Collected data
◆ ◆ ◆ ◆ ◆ ◆ ◆
**src/rtl/key_debounce_pkg.sv**
```systemverilog
// key_debounce_pkg: shared types and elaboration helpers for key_debounce_sync.
//   deb_state_e  per-bit debounce FSM state
//   cnt_max()    stable-time requirement in clock cycles
//   idle_level() released level of an input for a given polarity
package key_debounce_pkg;

  typedef enum logic {
    STABLE  = 1'b0,
    CONFIRM = 1'b1
  } deb_state_e;

  // Cycles of uninterrupted difference needed before a new level is accepted.
  function automatic int cnt_max(input int clk_hz, input int us);
    return (clk_hz / 1000000) * us;
  endfunction

  function automatic logic idle_level(input int active_low);
    return (active_low != 0);
  endfunction

endpackage

```
**src/rtl/key_debounce_bit.sv**
```systemverilog
// key_debounce_bit: one input's two-flop synchroniser, debounce FSM and
// press/release pulse generation.
//   clk    block clock
//   rst    synchronous active-high reset
//   din    raw asynchronous pad input
//   level  debounced level (same polarity as din)
//   press  1-cycle pulse on idle->pressed
//   rel    1-cycle pulse on pressed->idle
module key_debounce_bit
  import key_debounce_pkg::*;
#(
  parameter int   CNT_MAX = 8,
  parameter logic IDLE    = 1'b1
) (
  input  logic clk,
  input  logic rst,
  input  logic din,
  output logic level,
  output logic press,
  output logic rel
);

  localparam int CW = (CNT_MAX > 2) ? $clog2(CNT_MAX) : 1;
  localparam logic [CW-1:0] LAST = CW'(CNT_MAX - 1);

  logic          sync1, sync2;
  logic [CW-1:0] cnt;
  deb_state_e    state;

  always_ff @(posedge clk) begin
    if (rst) begin
      sync1 <= IDLE;
      sync2 <= IDLE;
      level <= IDLE;
      state <= STABLE;
      cnt   <= '0;
      press <= 1'b0;
      rel   <= 1'b0;
    end else begin
      sync1 <= din;
      sync2 <= sync1;
      press <= 1'b0;
      rel   <= 1'b0;
      case (state)
        STABLE: begin
          if (sync2 != level) begin
            state <= CONFIRM;
            cnt   <= CW'(1);
          end
        end
        CONFIRM: begin
          if (sync2 == level) begin
            // bounce back to the old level: abandon without any output change
            state <= STABLE;
            cnt   <= '0;
          end else if (cnt == LAST) begin
            // CNT_MAX consecutive differing samples (this one included)
            state <= STABLE;
            cnt   <= '0;
            level <= sync2;
            press <= (sync2 != IDLE);
            rel   <= (sync2 == IDLE);
          end else begin
            cnt <= cnt + 1'b1;
          end
        end
        default: begin
          state <= STABLE;
          cnt   <= '0;
        end
      endcase
    end
  end

endmodule

```
**src/rtl/key_debounce_sync.sv**
```systemverilog
// key_debounce_sync: synchronises and debounces a bank of WIDTH raw inputs
// (push-buttons or slide switches).
//   clk_io_clk_in_clk          block clock
//   clk_io_clk_in_reset_reset  synchronous active-high reset
//   key_in       raw asynchronous pad inputs
//   key_level    debounced level, same polarity as key_in
//   key_press    1-cycle pulse per bit on idle->pressed
//   key_release  1-cycle pulse per bit on pressed->idle
//   key_capture  sticky press flags (only with KEY_DEBOUNCE_CAPTURE_EN)
//   capture_clr  per-bit clear of key_capture
// Build option: define KEY_DEBOUNCE_CAPTURE_EN to build the sticky capture
// register; otherwise key_capture is tied to 0 and capture_clr is ignored.
module key_debounce_sync
  import key_debounce_pkg::*;
#(
  parameter int WIDTH       = 4,
  parameter int CLK_HZ      = 50000000,
  parameter int DEBOUNCE_US = 10000,
  parameter int ACTIVE_LOW  = 1
) (
  input  logic             clk_io_clk_in_clk,
  input  logic             clk_io_clk_in_reset_reset,
  input  logic [WIDTH-1:0] key_in,
  output logic [WIDTH-1:0] key_level,
  output logic [WIDTH-1:0] key_press,
  output logic [WIDTH-1:0] key_release,
  output logic [WIDTH-1:0] key_capture,
  input  logic [WIDTH-1:0] capture_clr
);

  localparam int   CNT_MAX = cnt_max(CLK_HZ, DEBOUNCE_US);
  localparam logic IDLE    = idle_level(ACTIVE_LOW);

  generate
    if (CNT_MAX < 2) begin : g_bad_cfg
      $error("key_debounce_sync: CNT_MAX must be at least 2");
    end
  endgenerate

  genvar i;
  generate
    for (i = 0; i < WIDTH; i++) begin : g_bit
      key_debounce_bit #(
        .CNT_MAX (CNT_MAX),
        .IDLE    (IDLE)
      ) u_bit (
        .clk   (clk_io_clk_in_clk),
        .rst   (clk_io_clk_in_reset_reset),
        .din   (key_in[i]),
        .level (key_level[i]),
        .press (key_press[i]),
        .rel   (key_release[i])
      );
    end
  endgenerate

`ifdef KEY_DEBOUNCE_CAPTURE_EN
  logic [WIDTH-1:0] capture;

  // A press arriving in the same cycle as a clear keeps the flag set.
  always_ff @(posedge clk_io_clk_in_clk) begin
    if (clk_io_clk_in_reset_reset) capture <= '0;
    else                           capture <= (capture & ~capture_clr) | key_press;
  end

  assign key_capture = capture;
`else
  logic unused_capture_clr;
  assign unused_capture_clr = ^capture_clr;
  assign key_capture = '0;
`endif

endmodule

```
**config.mk**
```make
export PLATFORM = sky130hd
export DESIGN_NAME = key_debounce_sync
export DESIGN_NICKNAME = d
export VERILOG_FILES = /design/src/rtl/key_debounce_pkg.sv /design/src/rtl/key_debounce_bit.sv /design/src/rtl/key_debounce_sync.sv
export SDC_FILE = /design/constraint.sdc
export NUM_CORES = 1
export LEC_CHECK = 0
export ABC_CLOCK_PERIOD_IN_PS = 2600
export CAP_MARGIN = 20
export CORE_ASPECT_RATIO = 0.75
export CORE_MARGIN = 4
export CORE_UTILIZATION = 35
export CTS_CLUSTER_DIAMETER = 150
export CTS_CLUSTER_SIZE = 40
export DETAILED_ROUTE_END_ITERATION = 10
export PLACE_DENSITY = 0.62
export SLEW_MARGIN = 0
export SYNTH_ARGS = -nofsm -noshare
export SYNTH_HDL_FRONTEND = slang
export SYNTH_SLANG_ARGS = --single-unit
```
**constraint.sdc**
```tcl
create_clock -name clk_io_clk_in_clk -period 2.6 [get_ports clk_io_clk_in_clk]
set_input_delay 0.65 -clock clk_io_clk_in_clk [delete_from_list [all_inputs] [get_ports clk_io_clk_in_clk]]
set_output_delay 0.65 -clock clk_io_clk_in_clk [all_outputs]
set_load 0.02 [all_outputs]
```
## Word-level counts from Yosys, hierarchy flattened

Index checks and enable logic that the tools add are counted.

- Flip-flop bits (word level): 100
- Output and inout port bits: 16
- Word-level logic and storage cells: 104

- Add/sub/neg operators: 4
- Equality and inequality tests: 16
- Muxes and demuxes: 32
- Bitwise logic cells: 16
- Reduce and logical (&&, ||, !) cells: 8

Operator list:

| cell | count |
|---|---|
| 19-bit two-way mux | 12 |
| 19-bit one-hot mux with 2 select lines | 4 |
| 19-bit by 1-bit adder with 19-bit output (second input constant) | 4 |
| 19-bit equality test (second input constant) | 4 |
| 1-bit NOT | 16 |
| 4-bit OR reduction | 4 |
| 1-bit two-way mux | 12 |
| 3-bit AND reduction | 4 |
| 2-bit by 1-bit inequality test with 1-bit output (second input constant) | 4 |
| 1-bit one-hot mux with 2 select lines | 4 |
| 1-bit equality test | 4 |
| 1-bit inequality test | 4 |

## Logic depth before layout (Yosys ltp)

Gate-level depths: netlist of the first run.

- Word-level depth: 4
- Gate-level depth with buffers: 8
- Gate-level depth less buffers: 6

## Cells and area by module

A second synthesis of the first run with hierarchy kept.

- Cell total of the unflattened synthesis: 593
- Area, all modules: 5,183.7 sq um

Modules (own cells, without submodules):

| module | times used | cells an instance | area each (sq um) | seq. area each (sq um) |
|---|---|---|---|---|
| key_debounce_bit | 4 | 147 | 1,287.5 | 500.5 |
| key_debounce_sync | 1 | 5 | 33.8 | 0.0 |

## Worst setup path before layout of the first run

OpenSTA, ideal clock, no wires.

- Kind: in2reg
- From: in clk_io_clk_in_reset_reset
- To: reg g_bit[3].u_bit.cnt[13]
- Setup time: 0.061 ns
- Arrival: 1.847 ns
- Required time: 2.539 ns
- Slack: 0.693 ns
- Cell stages on the path: 4
- Buffers on the path: 2
- Cell sequence: clkbuf_1 > clkbuf_1 > nor3_1 > a221o_1

RTL lines:

| what | line | text |
|---|---|---|
| start, declared | key_debounce_sync.sv:22 | `input logic clk_io_clk_in_reset_reset,` |
| end signal, assigned | key_debounce_bit.sv:64 | `cnt <= cnt + 1'b1;` |
| end, declared | key_debounce_bit.sv:27 | `logic [CW-1:0] cnt;` |

## Final worst setup path of the first run

- From: reg g_bit[2].u_bit.cnt[0]
- To: reg g_bit[2].u_bit.cnt[14]

- Longest elaborated chain between the ends: 4
- Elaborated cells on any way between the ends: 5
- Classes of those cells: add/sub: 1; eq/ne: 1; mux: 3

RTL lines:

| what | line | text |
|---|---|---|
| start, declared | key_debounce_bit.sv:27 |  |
| start signal, assigned | key_debounce_bit.sv:64 |  |
| 19-bit by 1-bit adder with 19-bit output or 19-bit equality test (tied branches) | key_debounce_bit.sv:64, key_debounce_bit.sv:56 |  |
| 19-bit two-way mux (*) | key_debounce_bit.sv:56 | `end else if (cnt == LAST) begin` |
| 19-bit two-way mux (*) | key_debounce_bit.sv:52 | `if (sync2 == level) begin` |
| 19-bit one-hot mux with 2 select lines (*) | key_debounce_bit.sv:44 | `case (state)` |

Every way passes the cells marked *; elsewhere a longest branch is shown, timed or not.
A chain may end at the register's enable or synchronous reset.

==> results of run 1 <==
-- metrics by stage --
| step | util | std cells | instance area, um2 | hold WS, ns | setup WS (ns) |
|---|---|---|---|---|---|
| finish | 0.4034 | 784 | 5584 | 0.4124 | 0.3460 |
| global route | 0.4034 | 784 | 5584 | 0.4363 | 0.1244 |
| floorplan | - | 600 | 5010 | 0.3895 | 0.6925 |
| global placement | 0.3822 | 768 | 5290 | 0.3956 | 0.3928 |
| detailed placement | 0.3822 | 768 | 5290 | 0.3976 | 0.3740 |
| CTS | 0.4034 | 784 | 5584 | 0.4167 | 0.3559 |
-- synthesized netlist by cell type, drive strengths merged, types with 6 or more instances --
| library cell | number |
|---|---|
| nand3 | 45 |
| nor4b | 8 |
| clkbuf | 12 |
| a21o | 6 |
| a21oi | 47 |
| or3 | 10 |
| a41oi | 8 |
| xor2 | 9 |
| and4 | 6 |
| buf | 28 |
| a31oi | 24 |
| a22o | 6 |
| and3 | 11 |
| nand4 | 22 |
| inv | 21 |
| nand2 | 54 |
| mux2i | 8 |
| nand2b | 13 |
| or2 | 10 |
| o21ai | 26 |
| dfxtp | 100 |
| nor3 | 13 |
| nor2 | 39 |
| nor4 | 12 |
-- layout by cell type (no fill, tap or decap), drive strengths merged, types with 3 or more instances in the layout --
| master | count |
|---|---|
| a211o | 4 |
| a211oi | 5 |
| a21o | 6 |
| a21oi | 47 |
| a22o | 6 |
| a31oi | 24 |
| a41oi | 8 |
| and2 | 4 |
| and3 | 11 |
| and3b | 3 |
| and4 | 6 |
| buf | 17 |
| clkbuf | 11 |
| clkdlybuf4s50 | 16 |
| conb | 4 |
| dfxtp | 100 |
| ha | 4 |
| inv | 23 |
| mux2i | 8 |
| nand2 | 54 |
| nand2b | 13 |
| nand3 | 45 |
| nand3b | 5 |
| nand4 | 22 |
| nor2 | 39 |
| nor3 | 13 |
| nor4 | 12 |
| nor4b | 8 |
| o211ai | 3 |
| o21ai | 26 |
| o311ai | 3 |
| or2 | 10 |
| or3 | 10 |
| xnor2 | 4 |
| xor2 | 9 |
-- power groups by stage --
stage	Clock, mW	Combinational (mW)	Sequential [mW]
2_1_floorplan	0	0.0767	1.59
3_3_place_gp	0	0.106	1.59
3_5_place_dp	0	0.109	1.59
4_1_cts	1.35	0.109	1.55
5_1_grt	1.41	0.121	1.55
6_report	1.32	0.109	1.55
-- sequential cells by signal, indices dropped and copies added (netlist names) --
register,count
g_bit.u_bit.state,4
g_bit.u_bit.cnt,76
g_bit.u_bit.press,4
g_bit.u_bit.sync1,4
g_bit.u_bit.sync2,4
g_bit.u_bit.rel,4
g_bit.u_bit.level,4
-- routing by layer --
layer / routed length [um] / vias up
met5: 0 / -
met4: 185 / 0
met3: 445 / 15
met2: 4662 / 76
met1: 5364 / 1988
li1: - / 2193
-- area by class of cell --
class / instances / area [um2] / area share
sequential: 100 / 2002 / 0.3585
multi-input combinational: 439 / 2705 / 0.4844
clock inverter: 5 / 41.29 / 0.007394
inverter: 21 / 78.83 / 0.01412
timing repair buffer: 33 / 285.3 / 0.05109
tap: 175 / 219.0 / 0.03921
clock buffer: 11 / 252.7 / 0.04526
-- worst reg2reg max path, stage by stage, from the launching register on --
cell and delay, ns:
dfxtp_1 0.36, ha_1 0.25, nand3_1 0.25, nor4_4 0.09
a21oi_2 0.80, a41oi_1 0.25, a31oi_1 0.19
-- how the worst max path moves through the flow --
stage / slack, ns / to / cells past startpoint / from
finish: 0.35 / g_bit[2].u_bit.cnt[14]$_SDFFE_PP0P_ / 6 / g_bit[2].u_bit.cnt[0]$_SDFFE_PP0P_
global route: 0.12 / g_bit[2].u_bit.cnt[16]$_SDFFE_PP0P_ / 6 / g_bit[2].u_bit.cnt[0]$_SDFFE_PP0P_
CTS: 0.36 / g_bit[2].u_bit.cnt[14]$_SDFFE_PP0P_ / 6 / g_bit[2].u_bit.cnt[0]$_SDFFE_PP0P_
detailed placement: 0.37 / g_bit[2].u_bit.cnt[8]$_SDFFE_PP0P_ / 5 / g_bit[2].u_bit.cnt[5]$_SDFFE_PP0P_
global placement: 0.39 / g_bit[2].u_bit.cnt[8]$_SDFFE_PP0P_ / 5 / g_bit[2].u_bit.cnt[5]$_SDFFE_PP0P_
floorplan: 0.69 / g_bit[3].u_bit.cnt[13]$_SDFFE_PP0P_ / 4 / clk_io_clk_in_reset_reset
-- logic make-up (layout without fill, tap and decap cells) --
| logic type | count (synthesis) | in the layout |
|---|---|---|
| AND/OR/NAND/NOR | 268 | 268 |
| buffers and inverters | 61 | 70 |
| other | 1 | 4 |
| adder cells (fa/ha/maj) | 4 | 4 |
| multiplexers | 9 | 9 |
| flip-flops | 100 | 100 |
| AO/OA/AOI/OAI | 141 | 141 |
| XOR/XNOR | 13 | 13 |
==> impl_metrics.yaml, run 1 <==
job:
  drv_cap: 0
power:
  seqPwrFrac: 0.521
  p_leak_nw: 1.884
  power_density_nw_per_um2: 533.8
  power_switching_mw: 0.6876
  clkPwrFrac: 0.443
  total_power_mw: 2.981
  combPwrFrac: 0.037
  power.internal_mw: 2.293
  ir_worst_vdd_mv: 0.2422
  sw_frac_of_total: 0.2307
synth:
  ys_async_sr_fraction: 0
  synth_flop_cell: "dfxtp_1"
  synth-compound-area-share: 0.1810
  synthSimpleGateAreaFrac: 0.3029
  yosys.area.top_type_share: 0.4005
  synth_cells: 597
  ys_ff_latch: 100
  synth_xor_area_frac: 0.02428
  synth_top_family_by_area: "simple AND/OR/NAND/NOR gates"
  synth_top_cell_by_area: "dfxtp_1"
  yosysWarnings: 0
  netlist_area_um2: 4999
  synth-adder-area-share: 0.01001
  synth_area_per_cell_um2: 8.373
  yosys-top-cells-area: "dfxtp_1 (40%), a21oi_1 (4.6%), nand3_1 (4.5%)"
  ys_seq_area_frac: 0.4005
  synth_edf_count: 0
  synth_mux_area_frac: 0.01827
  ys_types: 68
placed_design:
  portBuffers: 17
  dp_hpwl_mm: 7.476
  gp_congestion: 0.8139
worst_setup_path:
  timing.rr.start: "g_bit[2].u_bit.cnt[0]$_SDFFE_PP0P_"
  r2r_cells: 6
  max_stage_delay_ns: 0.80
  regToRegSetupSlack_ns: 0.35
  critPathSlowestCell: "a21oi_2"
  cp_top_family: "compound AO/OA/AOI/OAI gates"
  setup.worst_path.end_class: "flip-flop"
  path_class: "reg2reg"
  cp_max_fo: 23
  worstPathArrival_ns: 2.53
  required_ns: 2.88
  path_buf_inv: 0
  r2r-end: "g_bit[2].u_bit.cnt[14]$_SDFFE_PP0P_"
  startpoint_type: "flip-flop"
  crit_path_cell_trace: "ha_1 > nand3_1 > nor4_4 > a21oi_2 > a41oi_1 > a31oi_1"
hold_path:
  hp-start: "g_bit[2].u_bit.sync1$_SDFF_PP1_"
  hold_path.class: "reg2reg"
  whs_endpoint: "g_bit[2].u_bit.sync2$_SDFF_PP1_"
  min_path_cells: 1
timing:
  hold_violations: 0
  finalSetupTns_ns: 0
  max_freq_mhz: 443.7
  period_share: 0.8669
  final.setup_skew_ns: 0.009048
  setup_viol: 0
  worstMarginPinSlew_ns: 1.011
  slew_viol_final: 0
  rsz0062_at_grt: "no"
  fin_crit_ns: 2.254
  max-slew-margin-rel: 0.3262
final_layout:
  final_nets: 618
  nFillCells: 1345
  final_layout_size_suffix_gt1_frac: 0.09852
  num_antenna_cells: 0
  syn_to_final_growth_pct: 11.71
die:
  io_pins: 26
  core_area_um2: 13840
  die_x_um: 146.0
  die_y_um: 111.5
  rows: 37
  start_util: 0.3611
  die_area_um2: 16280
global_routing:
  grtUsageMet2: 0.2038
  grt_pass1_vias: 3989
  gr-usage-met3: 0.03499
  grt_pass1_wl_mm: 18.59
  busiest_layer: "met2"
  grt_overflow: 0
  grt_use_met1: 0.1822
  grt_max_degree: 28
  grt_usage: 0.1345
  antenna_found_initial: 0
cts:
  insertion_delay_ns: 0.36
  cts_hold_buf: 0
  cts_buffers: 9
  cts_resized: 0
  cts.path.max_buffers: 2
  clkTransAtPathRegs_ns: 0.07
  cts.sinks: 100
  tritoncts: "done"
  cts-htree-levels: 3
  cts_setup_buffers: 0
  clockRootBuffer: "clkbuf_16"
drt:
  wl_per_cell_um: 13.59
  drc_errors: 0
  finalWirelength_mm: 10.66
  ant_nets: 0
  drt_iter0_markers: 341
  vias: 4272
  viasPerCell: 5.449
  drt_pass1_iterations: 5
outcome:
  status: "complete, no violations"
Note: power is estimated with default switching activity, not from simulation.
==> run 2, diff against run 1 <==
ABC_AREA = 1   (was unset)
==> impl_metrics.yaml, run 2 <==
synth:
  synth_edf_count: 0
  synth_top_cell_by_area: "dfxtp_1"
  synth_most_common_cell: "nand2_1"
  synth_cells: 843
  ys_async_sr_fraction: 0
  ys_types: 35
  netlist_area_um2: 5502
  synth_commonest_cells: "nand2_1 (274), dfxtp_1 (100), nor2_1 (93)"
  yosysWarnings: 0
  synth_flop_cell: "dfxtp_1"
  ys_seq_area_frac: 0.3639
  yosys.area.top_type_share: 0.3639
  ys_ff_latch: 100
  yosys-top-cells-area: "dfxtp_1 (36%), nand2_1 (19%), nor2_1 (6.3%)"
  synth_area_per_cell_um2: 6.526
timing:
  finalSetupTns_ns: 0
  slew_viol_final: 0
  max_freq_mhz: 480.7
  setup_viol: 0
  worstMarginPinSlew_ns: 0.7484
  hold_violations: 0
  max-slew-margin-rel: 0.5005
  rsz0062_at_grt: "no"
  period_share: 0.8002
  fin_crit_ns: 2.080
  final.setup_skew_ns: 0.007515
  hold_slack_ns: 0.4131
outcome:
  status: "complete, no violations"
placed_design:
  dp.cells: 1034
  dp_hpwl_mm: 8.320
  portBuffers: 17
  gp_congestion: 0.8529
worst_setup_path:
  regToRegSetupSlack_ns: 0.86
  setup.worst_path.end_class: "output port"
  cp_max_fo: 3
  startpoint_type: "flip-flop"
  cp_num_cells: 1
  critPathSlowestCell: "clkdlybuf4s50_1"
  path_class: "reg2out"
  cp_top_family: "buffers and inverters"
  timing.rr.start: "g_bit[2].u_bit.cnt[0]$_SDFFE_PP0P_"
  path_buf_inv: 1
  worstPathArrival_ns: 1.43
  max_stage_delay_ns: 0.68
  r2r-end: "g_bit[2].u_bit.cnt[4]$_SDFFE_PP0P_"
  required_ns: 1.95
  crit_path_cell_trace: "clkdlybuf4s50_1"
  r2r_cells: 8
final_layout:
  fin_cells: 1050
  num_antenna_cells: 0
  final_common_cell: "nand2_1"
  final_layout_size_suffix_gt1_frac: 0.06864
  layout_common_cells: "nand2_1 (274), dfxtp_1 (100), nor2_1 (93)"
  final_nets: 854
  largest-register: "g_bit.u_bit.cnt"
  largest_reg_flops: 76
  syn_to_final_growth_pct: 9.507
job:
  drv_cap: 0
hold_path:
  hold_path.class: "reg2reg"
  hp-start: "g_bit[2].u_bit.sync1$_SDFF_PP1_"
  whs_endpoint: "g_bit[2].u_bit.sync2$_SDFF_PP1_"
  min_path_cells: 1
drt:
  drc_errors: 0
  vias: 4910
  wl_per_cell_um: 11.45
  drt_pass1_iterations: 5
  ant_nets: 0
  viasPerCell: 4.676
  drt_iter0_markers: 309
  finalWirelength_mm: 12.02
cts:
  insertion_delay_ns: 0.36
  tritoncts: "done"
  cts-htree-levels: 3
  cts_buffers: 9
  cts_setup_buffers: 0
  clockRootBuffer: "clkbuf_16"
  clkTransAtPathRegs_ns: 0.07
  cts_hold_buf: 0
  cts_resized: 0
  cts.path.max_buffers: 2
  cts.sinks: 100
power:
  p_leak_nw: 2.074
  ir_worst_vdd_mv: 0.2405
  power_density_nw_per_um2: 502.5
die:
  rows: 39
  start_util: 0.3591
  io_pins: 26
  die_y_um: 116.6
  core_area_um2: 15320
  die_x_um: 152.8
  die_area_um2: 17810
global_routing:
  grt_pass1_vias: 4337
  antenna_found_initial: 0
  grt_overflow: 0
  grt_pass1_wl_mm: 20.60
  grt_max_degree: 37
  grt_usage: 0.1387
==> run 2: per-stage QoR <==
step | util | power [mW] | setup slack [ns] | instance area [um2]
2_1_floorplan | - | 1.659 | 1.072 | 5513
3_5_place_dp | 0.3734 | 1.685 | 0.8417 | 5722
6_report | 0.3932 | 3.027 | 0.5195 | 6025
5_1_grt | 0.3932 | 3.137 | 0.4409 | 6025
3_3_place_gp | 0.3734 | 1.685 | 0.8633 | 5722
4_1_cts | 0.3932 | 3.058 | 0.4849 | 6025
==> run 2: final cells by class <==
cell class	count	area [um2]
inverter	79	296.5
clock inverter	6	63.81
timing repair buffer	20	200.2
sequential	100	2002
tap	205	256.5
fill	1648	9298
multi-input combinational	630	2967
clock buffer	10	239.0
==> run 2: worst max path at each step <==
stage	from	endpoint
2_1_floorplan	clk_io_clk_in_reset_reset	g_bit[0].u_bit.cnt[10]$_SDFFE_PP0P_
3_3_place_gp	clk_io_clk_in_reset_reset	g_bit[2].u_bit.press$_SDFF_PP0_
3_5_place_dp	clk_io_clk_in_reset_reset	g_bit[2].u_bit.press$_SDFF_PP0_
4_1_cts	g_bit[2].u_bit.level$_SDFFE_PP1P_	key_level[2]
5_1_grt	g_bit[2].u_bit.level$_SDFFE_PP1P_	key_level[2]
6_report	g_bit[2].u_bit.level$_SDFFE_PP1P_	key_level[2]
==> run 2: where the power goes <==
part           switching, mW  internal, mW  total (mW)
Sequential            0.0107          1.54        1.55
Clock                  0.609         0.771        1.38
Combinational         0.0681        0.0273      0.0953
Total                  0.688          2.34        3.03
==> run 2: cells by family (layout without fill, tap and decap cells) <==
group / Yosys count / count (layout) / share of synthesized area
AO/OA/AOI/OAI: 110 / 110 / 0.1064
XOR/XNOR: 23 / 23 / 0.03798
adder cells (fa/ha/maj): 4 / 4 / 0.009097
buffers and inverters: 116 / 115 / 0.09893
flip-flops: 100 / 100 / 0.3639
other: 1 / 4 / 0.0006816
AND/OR/NAND/NOR: 489 / 489 / 0.3830
==> run 2: routing by layer <==
layer	vias up	wire length [um]	global-route usage	share of wire
li1	2652	-	-	-
met1	2180	6773	0.2043	0.56
met2	70	4708	0.2018	0.39
met3	8	437	0.03815	0.036
met4	0	99	0.03205	0.0082
met5	-	0	0	0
◆ ◆ ◆ ◆ ◆ ◆ ◆
> _Work to complete_
Filter the records, keeping only lines that contain "enable", and show those lines.

> _Output for this task_
Index checks and enable logic that the tools add are counted.
A chain may end at the register's enable or synchronous reset.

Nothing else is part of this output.